** Opening The data block **
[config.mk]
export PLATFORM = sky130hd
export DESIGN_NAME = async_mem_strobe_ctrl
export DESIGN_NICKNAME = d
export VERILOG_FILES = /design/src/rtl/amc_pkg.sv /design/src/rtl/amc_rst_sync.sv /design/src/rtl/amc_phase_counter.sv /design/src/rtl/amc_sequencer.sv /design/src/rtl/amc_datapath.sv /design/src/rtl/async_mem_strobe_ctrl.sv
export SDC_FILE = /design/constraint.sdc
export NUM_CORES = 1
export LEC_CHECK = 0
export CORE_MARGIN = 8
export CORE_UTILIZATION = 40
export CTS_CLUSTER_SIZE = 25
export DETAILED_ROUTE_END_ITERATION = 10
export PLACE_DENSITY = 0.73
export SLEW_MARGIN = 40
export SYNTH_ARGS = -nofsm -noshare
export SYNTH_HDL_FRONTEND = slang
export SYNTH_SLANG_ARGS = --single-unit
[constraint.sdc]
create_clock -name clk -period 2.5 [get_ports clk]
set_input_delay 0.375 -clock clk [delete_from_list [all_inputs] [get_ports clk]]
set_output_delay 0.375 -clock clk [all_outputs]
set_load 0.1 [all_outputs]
** Closing The data block **
** Opening The data block **
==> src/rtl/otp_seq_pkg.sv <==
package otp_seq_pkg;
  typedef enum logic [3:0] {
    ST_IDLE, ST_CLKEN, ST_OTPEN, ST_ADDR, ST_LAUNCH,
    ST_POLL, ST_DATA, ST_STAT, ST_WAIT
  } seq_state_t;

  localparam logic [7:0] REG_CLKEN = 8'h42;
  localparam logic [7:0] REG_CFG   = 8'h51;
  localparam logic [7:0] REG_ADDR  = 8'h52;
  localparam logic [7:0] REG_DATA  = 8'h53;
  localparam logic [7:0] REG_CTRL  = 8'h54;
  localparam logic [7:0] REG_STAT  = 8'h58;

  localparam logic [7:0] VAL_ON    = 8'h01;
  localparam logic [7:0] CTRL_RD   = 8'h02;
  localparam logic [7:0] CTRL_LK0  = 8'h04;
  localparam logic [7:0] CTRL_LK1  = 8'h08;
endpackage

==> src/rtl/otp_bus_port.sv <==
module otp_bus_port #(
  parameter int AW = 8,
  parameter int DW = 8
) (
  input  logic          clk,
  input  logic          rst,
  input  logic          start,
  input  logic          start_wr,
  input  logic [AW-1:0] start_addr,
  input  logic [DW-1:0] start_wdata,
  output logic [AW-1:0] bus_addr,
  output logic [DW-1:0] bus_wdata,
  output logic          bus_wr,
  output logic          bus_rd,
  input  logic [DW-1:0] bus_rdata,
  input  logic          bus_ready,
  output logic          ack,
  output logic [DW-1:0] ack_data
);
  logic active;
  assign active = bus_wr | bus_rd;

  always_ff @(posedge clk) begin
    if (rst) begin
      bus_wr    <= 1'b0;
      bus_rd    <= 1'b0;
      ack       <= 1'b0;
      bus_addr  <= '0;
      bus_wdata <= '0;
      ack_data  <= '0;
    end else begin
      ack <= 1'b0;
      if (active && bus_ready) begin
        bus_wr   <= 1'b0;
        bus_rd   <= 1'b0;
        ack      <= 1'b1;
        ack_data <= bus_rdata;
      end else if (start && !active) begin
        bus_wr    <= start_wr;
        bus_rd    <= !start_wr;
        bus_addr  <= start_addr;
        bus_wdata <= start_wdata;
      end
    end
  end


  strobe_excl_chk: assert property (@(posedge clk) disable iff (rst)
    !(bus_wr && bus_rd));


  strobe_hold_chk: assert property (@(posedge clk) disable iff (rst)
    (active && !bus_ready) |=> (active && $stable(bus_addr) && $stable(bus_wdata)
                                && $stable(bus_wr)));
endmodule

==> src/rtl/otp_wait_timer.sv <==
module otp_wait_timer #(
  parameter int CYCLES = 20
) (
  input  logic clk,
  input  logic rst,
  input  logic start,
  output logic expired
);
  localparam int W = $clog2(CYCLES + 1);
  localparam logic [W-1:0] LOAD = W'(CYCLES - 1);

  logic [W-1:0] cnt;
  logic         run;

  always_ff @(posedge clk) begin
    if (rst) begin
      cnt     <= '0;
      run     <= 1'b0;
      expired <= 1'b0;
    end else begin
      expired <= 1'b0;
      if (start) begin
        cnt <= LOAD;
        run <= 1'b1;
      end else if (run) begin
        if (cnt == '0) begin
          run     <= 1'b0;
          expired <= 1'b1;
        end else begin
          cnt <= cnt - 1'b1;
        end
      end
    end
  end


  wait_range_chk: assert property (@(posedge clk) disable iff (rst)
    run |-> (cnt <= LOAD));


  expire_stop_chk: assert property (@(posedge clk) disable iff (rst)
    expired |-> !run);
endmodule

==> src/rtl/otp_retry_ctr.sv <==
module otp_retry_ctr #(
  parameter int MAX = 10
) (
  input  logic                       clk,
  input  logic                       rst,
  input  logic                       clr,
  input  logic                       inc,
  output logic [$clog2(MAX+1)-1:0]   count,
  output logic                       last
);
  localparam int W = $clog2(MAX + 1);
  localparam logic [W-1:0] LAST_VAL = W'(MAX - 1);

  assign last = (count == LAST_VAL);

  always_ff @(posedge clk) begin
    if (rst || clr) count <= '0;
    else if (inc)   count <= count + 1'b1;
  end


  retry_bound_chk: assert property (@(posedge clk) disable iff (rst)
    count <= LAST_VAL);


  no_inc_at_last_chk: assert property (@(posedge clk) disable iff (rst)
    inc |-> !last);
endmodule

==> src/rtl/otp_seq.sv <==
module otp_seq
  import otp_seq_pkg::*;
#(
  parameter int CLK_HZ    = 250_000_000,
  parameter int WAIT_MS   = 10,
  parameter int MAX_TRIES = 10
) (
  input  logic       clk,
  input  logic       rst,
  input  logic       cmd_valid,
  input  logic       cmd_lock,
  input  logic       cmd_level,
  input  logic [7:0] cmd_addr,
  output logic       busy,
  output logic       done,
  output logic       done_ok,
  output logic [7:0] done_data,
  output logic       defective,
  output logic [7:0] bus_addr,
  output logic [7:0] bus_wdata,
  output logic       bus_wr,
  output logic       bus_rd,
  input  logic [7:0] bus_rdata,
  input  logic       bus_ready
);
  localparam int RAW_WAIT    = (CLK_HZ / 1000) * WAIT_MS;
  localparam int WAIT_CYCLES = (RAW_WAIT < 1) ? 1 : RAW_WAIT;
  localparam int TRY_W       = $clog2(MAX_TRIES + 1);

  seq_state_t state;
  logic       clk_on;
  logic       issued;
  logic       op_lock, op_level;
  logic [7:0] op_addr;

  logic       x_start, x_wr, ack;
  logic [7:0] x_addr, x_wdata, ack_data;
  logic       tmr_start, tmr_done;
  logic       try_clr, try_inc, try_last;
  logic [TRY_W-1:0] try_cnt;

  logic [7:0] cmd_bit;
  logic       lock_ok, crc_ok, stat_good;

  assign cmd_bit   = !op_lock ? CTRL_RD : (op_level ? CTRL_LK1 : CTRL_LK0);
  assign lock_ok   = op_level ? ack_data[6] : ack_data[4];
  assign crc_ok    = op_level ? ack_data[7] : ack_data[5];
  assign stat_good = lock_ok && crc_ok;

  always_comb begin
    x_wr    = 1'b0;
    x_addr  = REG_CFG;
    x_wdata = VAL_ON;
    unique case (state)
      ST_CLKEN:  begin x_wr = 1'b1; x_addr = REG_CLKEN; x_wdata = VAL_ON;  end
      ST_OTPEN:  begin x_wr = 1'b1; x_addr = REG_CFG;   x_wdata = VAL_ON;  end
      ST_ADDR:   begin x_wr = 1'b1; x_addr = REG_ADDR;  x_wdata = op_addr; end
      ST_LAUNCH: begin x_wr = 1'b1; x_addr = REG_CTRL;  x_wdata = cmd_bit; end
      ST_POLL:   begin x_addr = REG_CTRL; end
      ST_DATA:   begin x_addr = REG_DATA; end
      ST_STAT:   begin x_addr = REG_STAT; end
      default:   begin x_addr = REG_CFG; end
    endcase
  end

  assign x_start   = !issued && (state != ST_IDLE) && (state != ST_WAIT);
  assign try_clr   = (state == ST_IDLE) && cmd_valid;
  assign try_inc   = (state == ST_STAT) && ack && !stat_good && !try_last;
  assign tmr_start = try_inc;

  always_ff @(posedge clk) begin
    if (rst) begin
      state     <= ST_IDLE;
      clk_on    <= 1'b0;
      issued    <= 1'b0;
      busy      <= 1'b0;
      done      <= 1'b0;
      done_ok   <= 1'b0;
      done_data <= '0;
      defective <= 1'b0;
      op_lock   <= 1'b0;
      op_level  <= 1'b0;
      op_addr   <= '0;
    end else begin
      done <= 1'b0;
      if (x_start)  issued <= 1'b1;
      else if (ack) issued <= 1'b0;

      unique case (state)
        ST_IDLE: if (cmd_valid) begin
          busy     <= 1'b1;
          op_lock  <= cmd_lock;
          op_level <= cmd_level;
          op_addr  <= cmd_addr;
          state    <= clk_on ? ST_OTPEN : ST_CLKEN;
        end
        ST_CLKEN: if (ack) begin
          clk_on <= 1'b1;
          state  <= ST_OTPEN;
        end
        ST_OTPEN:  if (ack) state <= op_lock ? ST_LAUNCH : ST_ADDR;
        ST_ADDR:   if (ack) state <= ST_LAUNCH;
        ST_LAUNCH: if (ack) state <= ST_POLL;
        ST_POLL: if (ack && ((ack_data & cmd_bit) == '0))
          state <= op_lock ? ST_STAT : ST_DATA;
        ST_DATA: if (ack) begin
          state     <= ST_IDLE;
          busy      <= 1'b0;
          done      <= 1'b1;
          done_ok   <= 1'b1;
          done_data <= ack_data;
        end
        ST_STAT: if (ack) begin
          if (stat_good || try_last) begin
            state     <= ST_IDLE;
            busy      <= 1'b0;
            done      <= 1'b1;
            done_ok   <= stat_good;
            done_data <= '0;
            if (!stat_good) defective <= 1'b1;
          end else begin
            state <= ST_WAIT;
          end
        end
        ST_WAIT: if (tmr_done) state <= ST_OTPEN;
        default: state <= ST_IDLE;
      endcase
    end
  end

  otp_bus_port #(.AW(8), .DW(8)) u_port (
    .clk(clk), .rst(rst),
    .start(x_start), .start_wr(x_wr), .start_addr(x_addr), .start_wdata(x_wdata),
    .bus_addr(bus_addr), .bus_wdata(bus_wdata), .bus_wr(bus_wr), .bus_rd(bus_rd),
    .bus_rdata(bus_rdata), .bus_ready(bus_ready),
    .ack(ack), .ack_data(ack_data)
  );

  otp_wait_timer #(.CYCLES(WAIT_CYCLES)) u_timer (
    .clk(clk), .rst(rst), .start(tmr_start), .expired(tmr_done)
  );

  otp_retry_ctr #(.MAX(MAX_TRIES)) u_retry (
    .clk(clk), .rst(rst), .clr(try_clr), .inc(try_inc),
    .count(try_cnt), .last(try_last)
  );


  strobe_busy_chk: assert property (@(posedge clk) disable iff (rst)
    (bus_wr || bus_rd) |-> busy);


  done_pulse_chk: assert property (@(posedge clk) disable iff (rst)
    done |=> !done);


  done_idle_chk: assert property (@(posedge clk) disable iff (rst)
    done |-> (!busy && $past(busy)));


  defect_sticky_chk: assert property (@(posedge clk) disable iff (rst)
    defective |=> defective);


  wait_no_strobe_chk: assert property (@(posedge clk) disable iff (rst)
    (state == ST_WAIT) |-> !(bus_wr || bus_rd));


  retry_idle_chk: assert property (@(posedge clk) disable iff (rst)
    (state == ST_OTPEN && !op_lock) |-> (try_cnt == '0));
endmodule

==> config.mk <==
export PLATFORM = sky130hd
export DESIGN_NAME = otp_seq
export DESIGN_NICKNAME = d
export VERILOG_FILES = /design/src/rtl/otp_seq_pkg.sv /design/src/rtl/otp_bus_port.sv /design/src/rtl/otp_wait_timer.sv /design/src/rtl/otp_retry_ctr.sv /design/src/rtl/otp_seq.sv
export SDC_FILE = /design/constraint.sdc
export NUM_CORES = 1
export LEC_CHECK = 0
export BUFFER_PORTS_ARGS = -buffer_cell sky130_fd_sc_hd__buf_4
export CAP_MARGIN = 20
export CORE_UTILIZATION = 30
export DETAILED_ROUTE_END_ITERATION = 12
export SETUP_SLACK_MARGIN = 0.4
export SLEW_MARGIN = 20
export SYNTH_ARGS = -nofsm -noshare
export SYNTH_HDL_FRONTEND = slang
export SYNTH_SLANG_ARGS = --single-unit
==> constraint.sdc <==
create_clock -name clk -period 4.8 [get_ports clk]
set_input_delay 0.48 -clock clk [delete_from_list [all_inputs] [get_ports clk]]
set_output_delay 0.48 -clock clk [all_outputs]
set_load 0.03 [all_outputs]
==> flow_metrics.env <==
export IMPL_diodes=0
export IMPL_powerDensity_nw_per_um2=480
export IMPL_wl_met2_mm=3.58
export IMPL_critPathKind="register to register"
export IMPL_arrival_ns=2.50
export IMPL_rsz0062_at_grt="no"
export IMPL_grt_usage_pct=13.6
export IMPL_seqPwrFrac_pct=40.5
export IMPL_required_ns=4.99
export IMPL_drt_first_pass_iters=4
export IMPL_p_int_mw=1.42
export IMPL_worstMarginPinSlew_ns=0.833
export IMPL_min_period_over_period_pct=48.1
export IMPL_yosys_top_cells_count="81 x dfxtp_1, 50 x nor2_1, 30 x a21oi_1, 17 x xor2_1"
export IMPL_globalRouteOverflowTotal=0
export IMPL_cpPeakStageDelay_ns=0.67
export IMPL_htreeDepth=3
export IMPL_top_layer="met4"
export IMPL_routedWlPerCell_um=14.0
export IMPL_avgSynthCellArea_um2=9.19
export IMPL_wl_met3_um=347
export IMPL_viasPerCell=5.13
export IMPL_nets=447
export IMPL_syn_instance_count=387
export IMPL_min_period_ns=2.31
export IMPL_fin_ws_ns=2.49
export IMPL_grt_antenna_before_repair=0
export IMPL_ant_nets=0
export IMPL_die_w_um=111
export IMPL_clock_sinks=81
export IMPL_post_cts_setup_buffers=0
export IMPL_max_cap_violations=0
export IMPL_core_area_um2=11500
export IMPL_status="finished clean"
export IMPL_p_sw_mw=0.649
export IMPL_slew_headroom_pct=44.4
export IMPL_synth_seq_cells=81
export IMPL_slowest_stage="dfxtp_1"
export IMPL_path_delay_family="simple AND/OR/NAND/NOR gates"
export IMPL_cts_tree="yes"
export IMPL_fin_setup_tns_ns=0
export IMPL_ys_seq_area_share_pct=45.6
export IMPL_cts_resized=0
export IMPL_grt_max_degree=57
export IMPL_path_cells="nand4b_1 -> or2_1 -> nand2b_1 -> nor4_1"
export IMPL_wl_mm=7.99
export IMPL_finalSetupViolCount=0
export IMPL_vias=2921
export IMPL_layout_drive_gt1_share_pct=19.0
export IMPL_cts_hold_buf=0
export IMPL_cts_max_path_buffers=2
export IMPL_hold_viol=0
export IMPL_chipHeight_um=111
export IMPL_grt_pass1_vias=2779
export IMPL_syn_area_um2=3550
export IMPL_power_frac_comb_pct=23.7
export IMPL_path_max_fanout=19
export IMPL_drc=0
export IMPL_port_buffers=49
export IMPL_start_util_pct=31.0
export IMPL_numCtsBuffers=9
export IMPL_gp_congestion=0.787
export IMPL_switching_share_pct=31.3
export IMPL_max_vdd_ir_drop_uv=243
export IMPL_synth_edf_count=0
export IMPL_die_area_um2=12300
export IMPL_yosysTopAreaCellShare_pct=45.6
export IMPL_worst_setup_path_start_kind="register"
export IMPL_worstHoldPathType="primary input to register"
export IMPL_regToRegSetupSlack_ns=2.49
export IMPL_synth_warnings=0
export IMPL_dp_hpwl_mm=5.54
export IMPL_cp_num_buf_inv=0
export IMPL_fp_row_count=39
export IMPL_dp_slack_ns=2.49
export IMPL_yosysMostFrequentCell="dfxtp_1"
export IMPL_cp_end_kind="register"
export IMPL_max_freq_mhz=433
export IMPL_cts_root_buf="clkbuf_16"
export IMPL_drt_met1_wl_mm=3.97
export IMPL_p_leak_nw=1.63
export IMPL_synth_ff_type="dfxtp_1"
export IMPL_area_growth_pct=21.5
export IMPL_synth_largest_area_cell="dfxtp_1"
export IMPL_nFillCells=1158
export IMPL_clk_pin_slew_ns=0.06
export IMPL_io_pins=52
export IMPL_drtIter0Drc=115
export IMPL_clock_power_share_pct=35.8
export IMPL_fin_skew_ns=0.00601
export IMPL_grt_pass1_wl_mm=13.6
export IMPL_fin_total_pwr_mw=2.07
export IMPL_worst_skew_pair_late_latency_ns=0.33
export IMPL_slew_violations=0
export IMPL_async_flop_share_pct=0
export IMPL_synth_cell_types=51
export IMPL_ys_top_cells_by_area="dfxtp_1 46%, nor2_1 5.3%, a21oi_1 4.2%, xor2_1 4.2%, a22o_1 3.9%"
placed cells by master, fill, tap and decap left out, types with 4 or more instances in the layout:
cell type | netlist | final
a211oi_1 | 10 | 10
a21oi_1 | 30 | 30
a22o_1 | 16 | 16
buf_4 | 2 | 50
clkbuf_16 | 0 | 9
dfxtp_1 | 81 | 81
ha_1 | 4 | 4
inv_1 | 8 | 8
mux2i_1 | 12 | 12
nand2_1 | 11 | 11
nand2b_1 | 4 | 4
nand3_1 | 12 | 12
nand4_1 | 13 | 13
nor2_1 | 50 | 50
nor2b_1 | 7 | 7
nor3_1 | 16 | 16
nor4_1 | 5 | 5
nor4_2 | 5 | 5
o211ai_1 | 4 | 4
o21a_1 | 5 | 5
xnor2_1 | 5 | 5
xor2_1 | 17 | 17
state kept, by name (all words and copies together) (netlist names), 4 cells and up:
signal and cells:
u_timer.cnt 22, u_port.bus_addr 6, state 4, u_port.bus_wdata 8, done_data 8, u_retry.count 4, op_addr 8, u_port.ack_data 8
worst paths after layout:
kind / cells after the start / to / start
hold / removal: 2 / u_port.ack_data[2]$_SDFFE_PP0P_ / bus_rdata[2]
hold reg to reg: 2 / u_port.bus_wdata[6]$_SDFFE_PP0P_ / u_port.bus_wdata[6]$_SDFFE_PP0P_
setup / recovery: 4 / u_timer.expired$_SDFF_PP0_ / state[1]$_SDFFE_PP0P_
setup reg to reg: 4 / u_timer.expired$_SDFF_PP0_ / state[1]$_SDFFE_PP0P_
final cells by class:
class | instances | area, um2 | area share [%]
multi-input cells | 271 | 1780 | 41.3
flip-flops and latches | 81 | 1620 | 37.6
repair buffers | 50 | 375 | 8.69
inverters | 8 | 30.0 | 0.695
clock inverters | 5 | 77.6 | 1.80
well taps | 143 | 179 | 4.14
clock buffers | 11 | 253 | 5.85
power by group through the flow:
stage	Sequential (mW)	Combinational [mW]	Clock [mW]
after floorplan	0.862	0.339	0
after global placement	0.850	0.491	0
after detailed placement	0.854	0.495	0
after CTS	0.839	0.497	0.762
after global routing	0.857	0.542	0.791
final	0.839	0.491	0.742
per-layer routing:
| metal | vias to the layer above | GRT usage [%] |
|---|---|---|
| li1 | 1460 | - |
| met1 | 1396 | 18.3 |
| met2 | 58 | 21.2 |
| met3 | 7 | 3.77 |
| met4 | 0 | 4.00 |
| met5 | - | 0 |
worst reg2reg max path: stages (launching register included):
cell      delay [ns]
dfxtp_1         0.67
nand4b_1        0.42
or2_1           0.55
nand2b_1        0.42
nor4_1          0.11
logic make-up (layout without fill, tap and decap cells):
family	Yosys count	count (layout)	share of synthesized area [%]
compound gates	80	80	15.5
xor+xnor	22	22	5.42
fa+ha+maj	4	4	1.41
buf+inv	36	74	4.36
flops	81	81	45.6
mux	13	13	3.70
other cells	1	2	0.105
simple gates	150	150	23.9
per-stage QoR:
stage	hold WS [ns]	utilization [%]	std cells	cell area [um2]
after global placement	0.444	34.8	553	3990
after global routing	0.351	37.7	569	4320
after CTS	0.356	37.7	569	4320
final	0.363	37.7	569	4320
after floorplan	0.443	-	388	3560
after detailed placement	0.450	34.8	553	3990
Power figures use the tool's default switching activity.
** Closing The data block **
▸ Exercise goal:
Extract, from the listing above, every line where the string "default" occurs.

▸ Response:
      default:   begin x_addr = REG_CFG; end
        default: state <= ST_IDLE;
Power figures use the tool's default switching activity.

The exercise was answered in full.